Pirelli porta più gomme standard per il GP Moto2 e Moto3 in Thailandia

Pirelli conferma le mescole standard per il Gran Premio della Thailandia ma incrementa sensibilmente i quantitativi disponibili per i piloti di Moto2 e Moto3. Sul Buriram International Circuit, in programma nel prossimo fine settimana, ciascun pilota avrà a disposizione otto unità per ogni specifica slick prevista dall’allocazione standard.
Buriram, circuito noto e poco abrasivo
Il tracciato di Buriram è un vecchio conoscente per Pirelli, che vi ha corso dal 2015 al 2019 con il Campionato del Mondo FIM Superbike. Disegnato da Hermann Tilke e inaugurato nel 2014, è considerato un classico circuito stop and go: alterna lunghi rettilinei a violente frenate e ripartenze, ma non presenta un livello di abrasività particolarmente elevato sull’asfalto.
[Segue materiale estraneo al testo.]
==> run A: inputs <==
==> flow/design.v (excerpt) <==
module system_bus
	#(parameter DATA_WIDTH = 8, 
	parameter ADDR_WIDTH = 14, 
	parameter NO_OF_MASTER = 4, 
	parameter NO_OF_SLAVE = 8,
	parameter [NO_OF_SLAVE*ADDR_WIDTH-1:0] SLAVE_BASE_ADDR = {14'd10, 14'd20, 14'd30, 14'd40, 14'd50, 14'd60, 14'd70, 14'd80}, 
	parameter [NO_OF_SLAVE*ADDR_WIDTH-1:0] SLAVE_END_ADDR = {14'd19, 14'd29, 14'd39, 14'd49, 14'd59, 14'd69, 14'd79, 14'd89}
	) 
	(
	input clk,
	input reset_n,
	input [ADDR_WIDTH*NO_OF_MASTER-1:0]  addr_avm, 
	output [DATA_WIDTH*NO_OF_MASTER-1:0]  readdata_avm,
	input [DATA_WIDTH*NO_OF_MASTER-1:0]  writedata_avm, 
	input [NO_OF_MASTER-1:0]  readen_avm,
	input [NO_OF_MASTER-1:0]  writeen_avm,
	output [NO_OF_MASTER-1:0]  readvalid_avm,
	output [NO_OF_MASTER-1:0]  writevalid_avm,
	input [NO_OF_MASTER-1:0]  waitrequest_avm,
	input [4*NO_OF_MASTER-1:0]priority_no,
	output [ADDR_WIDTH*NO_OF_SLAVE-1:0]  addr_avs,
	input [DATA_WIDTH*NO_OF_SLAVE-1:0]  readdata_avs,
	output [DATA_WIDTH*NO_OF_SLAVE-1:0]  writedata_avs,
	output [NO_OF_SLAVE-1:0]  readen_avs,
	output [NO_OF_SLAVE-1:0]  writeen_avs,
	input [NO_OF_SLAVE-1:0]  readvalid_avs,
	input [NO_OF_SLAVE-1:0]  writevalid_avs,
	output reg [NO_OF_SLAVE-1:0]  waitrequest_avs
	);
Settings: LEC_CHECK=0, CAP_MARGIN=20, CORE_MARGIN=2, CORE_UTILIZATION=72, PLACE_DENSITY_LB_ADDON=0.0, SETUP_SLACK_MARGIN=1.39, SLEW_MARGIN=20, TNS_END_PERCENT=5; clock period 4.87 ns.
run.sh (not shown) runs the stock make flow with config.mk's settings and CLKGATE_MAP_FILE=.
==> run D: changes against run A <==
CTS_CLUSTER_SIZE = 72   (was not set)
SETUP_SLACK_MARGIN = 0.71   (was 1.39)
TNS_END_PERCENT = not set   (was 5)
==> run C: changes against run A <==
ABC_AREA = 1   (was not set)
CAP_MARGIN = 25   (was 20)
CELL_PAD_IN_SITES_GLOBAL_PLACEMENT = 3   (was not set)
CORE_ASPECT_RATIO = 0.61   (was not set)
CORE_UTILIZATION = 40   (was 72)
MAX_ROUTING_LAYER = met4   (was not set)
PLACE_DENSITY_LB_ADDON = not set   (was 0.0)
SETUP_SLACK_MARGIN = not set   (was 1.39)
SLEW_MARGIN = 5   (was 20)
TNS_END_PERCENT = not set   (was 5)
==> flow/constraint.sdc (replaced) <==
create_clock -name core_clock -period 8.98 [get_ports {clk}]
set_input_delay 1.7960 -clock core_clock [delete_from_list [all_inputs] [get_ports {clk}]]
set_output_delay 1.7960 -clock core_clock [all_outputs]
set_load 0.01 [all_outputs]
==> run K: changes against run A <==
CORE_UTILIZATION = 40   (was 72)
PLACE_DENSITY = 0.6   (was not set)
PLACE_DENSITY_LB_ADDON = not set   (was 0.0)
SETUP_SLACK_MARGIN = not set   (was 1.39)
TNS_END_PERCENT = not set   (was 5)
==> flow/constraint.sdc (replaced) <==
create_clock -name core_clock -period 7.0 [get_ports {clk}]
set_input_delay 1.4000 -clock core_clock [delete_from_list [all_inputs] [get_ports {clk}]]
set_output_delay 1.4000 -clock core_clock [all_outputs]
set_load 0.01 [all_outputs]
==> comparison table <==
Run status: run D stopped before the end; run A stopped before the end; run K no timing/DRC/antenna violations; run C no timing/DRC/antenna violations
Stage where the flow stopped: run D global routing (5_1_grt); run A global routing (5_1_grt); run K -; run C -
Routability congestion estimate from global placement: run D 1.01; run A 1.03; run K 0.938; run C 0.991
Area growth from synthesis to layout: run D -; run A -; run K 24.5%; run C 22.5%
Category of the worst setup path capture point: run D -; run A -; run K flip-flop; run C flip-flop
Number of gates on the worst path with buffers counted: run D -; run A -; run K 12; run C 19
Crit path to: run D -; run A -; run K mux_demux_slave_corresponding_master[3][2]; run C mux_demux_slave_corresponding_master[6][1]
Crit-path max cell delay: run D -; run A -; run K 710 ps; run C 470 ps
Worst hold path startpoint: run D -; run A -; run K slave_en_flag[5]; run C slave_en_flag[4]
Met1 wire length: run D -; run A -; run K 42.7 mm; run C 61.1 mm
Synth mux share: run D 3.97%; run A 3.97%; run K 3.97%; run C 1.60%
Yosys chip area: run D 31900 um2; run A 31900 um2; run K 31900 um2; run C 33900 um2
Post-cts resize count: run D 3; run A 93; run K 0; run C 0
Power spent charging and discharging nets: run D -; run A -; run K 0.00291 W; run C 0.00188 W
Seq group: run D -; run A -; run K 0.00440 W; run C 0.00324 W
Clk pin slew, worst setup/hold paths: run D -; run A -; run K 60 ps; run C 70 ps
Pre-CTS setup slack: run D -67.4 ps; run A 52.1 ps; run K 1390 ps; run C 3510 ps
Logic area: run D -; run A -; run K 14300 um2; run C 14600 um2
Tap Cells: run D -; run A -; run K 1050; run C 1105
TritonCTS buffer count: run D 66; run A 61; run K 74; run C 61
Count of vias placed by the detailed router: run D -; run A -; run K 26267; run C 30627
Hold Crit Class: run D -; run A -; run K flip-flop to flip-flop; run C flip-flop to flip-flop
Critical path peak fanout: run D -; run A -; run K 14; run C 15
Power figures rest on the tool's default switching activity, not on a simulated workload.
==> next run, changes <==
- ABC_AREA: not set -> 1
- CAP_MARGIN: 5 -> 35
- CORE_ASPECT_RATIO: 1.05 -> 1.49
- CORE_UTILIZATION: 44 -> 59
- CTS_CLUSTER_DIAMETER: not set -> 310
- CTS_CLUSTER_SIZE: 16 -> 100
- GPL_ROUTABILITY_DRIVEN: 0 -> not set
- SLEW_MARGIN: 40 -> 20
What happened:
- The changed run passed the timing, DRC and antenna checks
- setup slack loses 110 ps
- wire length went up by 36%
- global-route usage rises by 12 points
Pur essendo meno impegnativo per le gomme rispetto a piste come quella australiana, il tracciato thailandese pone comunque alcune sfide specifiche: l’alto tasso di umidità, le temperature dell’asfalto generalmente molto alte e le brusche staccate al termine dei due lunghi rettilinei mettono sotto stress soprattutto l’anteriore.
Le numerose frenate seguite da forti accelerazioni mettono inoltre alla prova la capacità del posteriore di sopportare carichi longitudinali elevati, condizioni che Pirelli sottolinea essere comuni ad altri circuiti dove le soluzioni di gamma standard hanno già dimostrato piena adeguatezza.
Allocazione slick: mescole standard, ma più pezzi
Per il GP di Thailandia Pirelli punta quindi sui pneumatici di gamma dell’allocazione standard, già ben conosciuti da team e piloti, ma con un incremento delle quantità disponibili per agevolare il lavoro nel corso del weekend.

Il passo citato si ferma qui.